Cuba amanece con control policial y sin internet móvil

Telenoticias

Un día después de varias manifestaciones contra el desabastecimiento, los cortes de energía y las carencias en Cuba, que terminó con contramarchas de simpatizantes del gobierno e incidentes en varios puntos del país, La Habana estaba el lunes fuertemente custodiada y con el servicio de internet móvil cortado.

El presidente Miguel Díaz-Canel compareció junto con todo su gabinete en la televisión nacional y atribuyó a una campaña montada desde Estados Unidos los sucesos de la víspera, que incluyeron marchas antigubernamentales completamente inusuales para la isla, detenciones violentas, saqueos de tiendas y patrullas de policía dañadas.

“El calentamiento… que se produce en todas las redes sociales, ¿estuvo presente en todo lo que sucedió ayer o no?”, dijo Díaz-Canel. “Estamos observando que en todas las últimas semanas se incrementó la campaña contra Cuba en las redes sociales planteando un grupo de matrices, de las carencias que estamos viviendo, porque esa es la manera en que se monta: tratar de crear disconformidad, insatisfacción a partir de manipular las emociones y sentimientos”.

Miles de personas desafiando el calor se lanzaron a las calles el domingo por la tarde en varios puntos de la capital, desde el icónico Malecón, pasando por el populoso barrio de Centro Habana, hasta el Prado. Fueron marchas sin una organización específica que se armaban en uno y otro lado a medida que más gente llegaba, constató The Associated Press.

También hubo manifestaciones en San Antonio de los Baños, en las afueras de la capital. Las autoridades reconocieron como verídicas fotos que se subieron a la red patrullas volcadas.

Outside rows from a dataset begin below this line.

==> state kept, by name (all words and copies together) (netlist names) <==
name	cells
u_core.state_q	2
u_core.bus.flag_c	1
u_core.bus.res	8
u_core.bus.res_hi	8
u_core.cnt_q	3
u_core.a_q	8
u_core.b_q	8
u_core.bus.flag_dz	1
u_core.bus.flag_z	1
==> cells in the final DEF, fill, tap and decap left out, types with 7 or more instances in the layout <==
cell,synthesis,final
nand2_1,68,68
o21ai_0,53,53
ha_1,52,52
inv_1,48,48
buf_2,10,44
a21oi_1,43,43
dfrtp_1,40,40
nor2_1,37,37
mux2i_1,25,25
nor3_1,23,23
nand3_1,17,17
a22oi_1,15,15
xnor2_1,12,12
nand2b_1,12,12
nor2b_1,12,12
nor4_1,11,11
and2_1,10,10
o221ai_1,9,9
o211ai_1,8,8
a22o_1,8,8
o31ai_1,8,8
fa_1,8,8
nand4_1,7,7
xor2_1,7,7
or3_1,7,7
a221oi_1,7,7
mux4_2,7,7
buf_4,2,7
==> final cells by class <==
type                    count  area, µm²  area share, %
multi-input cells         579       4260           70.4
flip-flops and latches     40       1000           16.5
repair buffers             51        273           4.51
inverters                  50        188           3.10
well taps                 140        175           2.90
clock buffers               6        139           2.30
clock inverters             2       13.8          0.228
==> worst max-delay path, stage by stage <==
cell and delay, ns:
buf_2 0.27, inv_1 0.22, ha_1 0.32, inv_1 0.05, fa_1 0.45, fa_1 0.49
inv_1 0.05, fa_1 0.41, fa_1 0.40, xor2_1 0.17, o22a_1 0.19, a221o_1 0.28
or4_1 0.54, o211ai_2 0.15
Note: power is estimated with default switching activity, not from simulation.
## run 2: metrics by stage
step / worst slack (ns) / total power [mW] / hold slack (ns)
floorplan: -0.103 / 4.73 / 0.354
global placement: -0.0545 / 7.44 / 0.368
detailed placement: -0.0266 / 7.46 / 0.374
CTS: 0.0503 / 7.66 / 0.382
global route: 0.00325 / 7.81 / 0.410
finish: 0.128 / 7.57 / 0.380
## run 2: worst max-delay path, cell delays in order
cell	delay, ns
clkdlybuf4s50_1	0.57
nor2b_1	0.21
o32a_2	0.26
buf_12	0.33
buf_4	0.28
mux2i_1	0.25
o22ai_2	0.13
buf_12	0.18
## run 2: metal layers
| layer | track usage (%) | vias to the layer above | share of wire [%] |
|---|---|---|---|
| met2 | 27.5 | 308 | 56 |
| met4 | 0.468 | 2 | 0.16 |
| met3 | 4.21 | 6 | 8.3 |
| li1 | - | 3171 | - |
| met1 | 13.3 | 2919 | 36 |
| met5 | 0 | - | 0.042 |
File: config.mk
export PLATFORM = sky130hd
export DESIGN_NAME = frame_store_ctrl
export DESIGN_NICKNAME = d
export VERILOG_FILES = /design/src/rtl/frame_store_ctrl_pkg.sv /design/src/rtl/frame_store_ctrl_tx_seq.sv /design/src/rtl/frame_store_ctrl.sv
export SDC_FILE = /design/constraint.sdc
export NUM_CORES = 1
export LEC_CHECK = 0
export BUFFER_PORTS_ARGS = -buffer_cell sky130_fd_sc_hd__buf_4
export CORE_MARGIN = 2
export CORE_UTILIZATION = 37
export DETAILED_ROUTE_END_ITERATION = 8
export PLACE_DENSITY = 0.65
export SLEW_MARGIN = 20
export SYNTH_ARGS = -nofsm -noshare
export SYNTH_HDL_FRONTEND = slang
export SYNTH_SLANG_ARGS = --single-unit
File: constraint.sdc
create_clock -name clk -period 2.4 [get_ports clk]
set_input_delay 0.12 -clock clk [delete_from_list [all_inputs] [get_ports clk]]
set_output_delay 0.12 -clock clk [all_outputs]
set_load 0.02 [all_outputs]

Dos corresponsales de AP fueron agredidos. Simpatizantes del oficialismo que salieron a contrarrestar las marchas rompieron los equipos de un camarógrafo y la policía golpeó a un fotógrafo hiriéndolo en la nariz y uno de los ojos. Actualmente se encuentra hospitalizado sin peligro.

El presidente Díaz-Canel reconoció que no todos los manifestantes eran “contrarrevolucionarios ni mucho menos”, sino personas “insatisfechas”.

Una docena de personas con las cuales AP habló marcharon por reclamos diversos, que iban desde el pedido de un cambio de gobierno a mayor surtido de alimentos y medicinas, control de precios y el fin a los cortes intermitentes de luz.

“Los sucesos del pasado domingo son un grito desesperado”, dijo a AP el analista político y bloguero cubano residente en Estados Unidos, Harold Cárdenas. “Es producto del agravamiento de la crisis económica, política y sanitaria del país, provocando mayor polarización interna y menos voluntad entre las partes por buscar cambios democráticos a través del consenso”.

Cárdenas lamentó que el gobierno cubano se hubiera refugiado “una vez más en el discurso de trinchera” culpando a Estados Unidos de la crisis interna del país “sin reconocer que la responsabilidad es compartida”, aunque admitió el impacto de las sanciones a la pequeña isla que sumaron el año pasado unos 5.500 millones de dólares en pérdidas.

El lunes muchas de las principales arterias de la capital amanecieron fuertemente custodiadas por la policía. En algunas de ellas desde la noche domingo se instalaron brigadas especiales.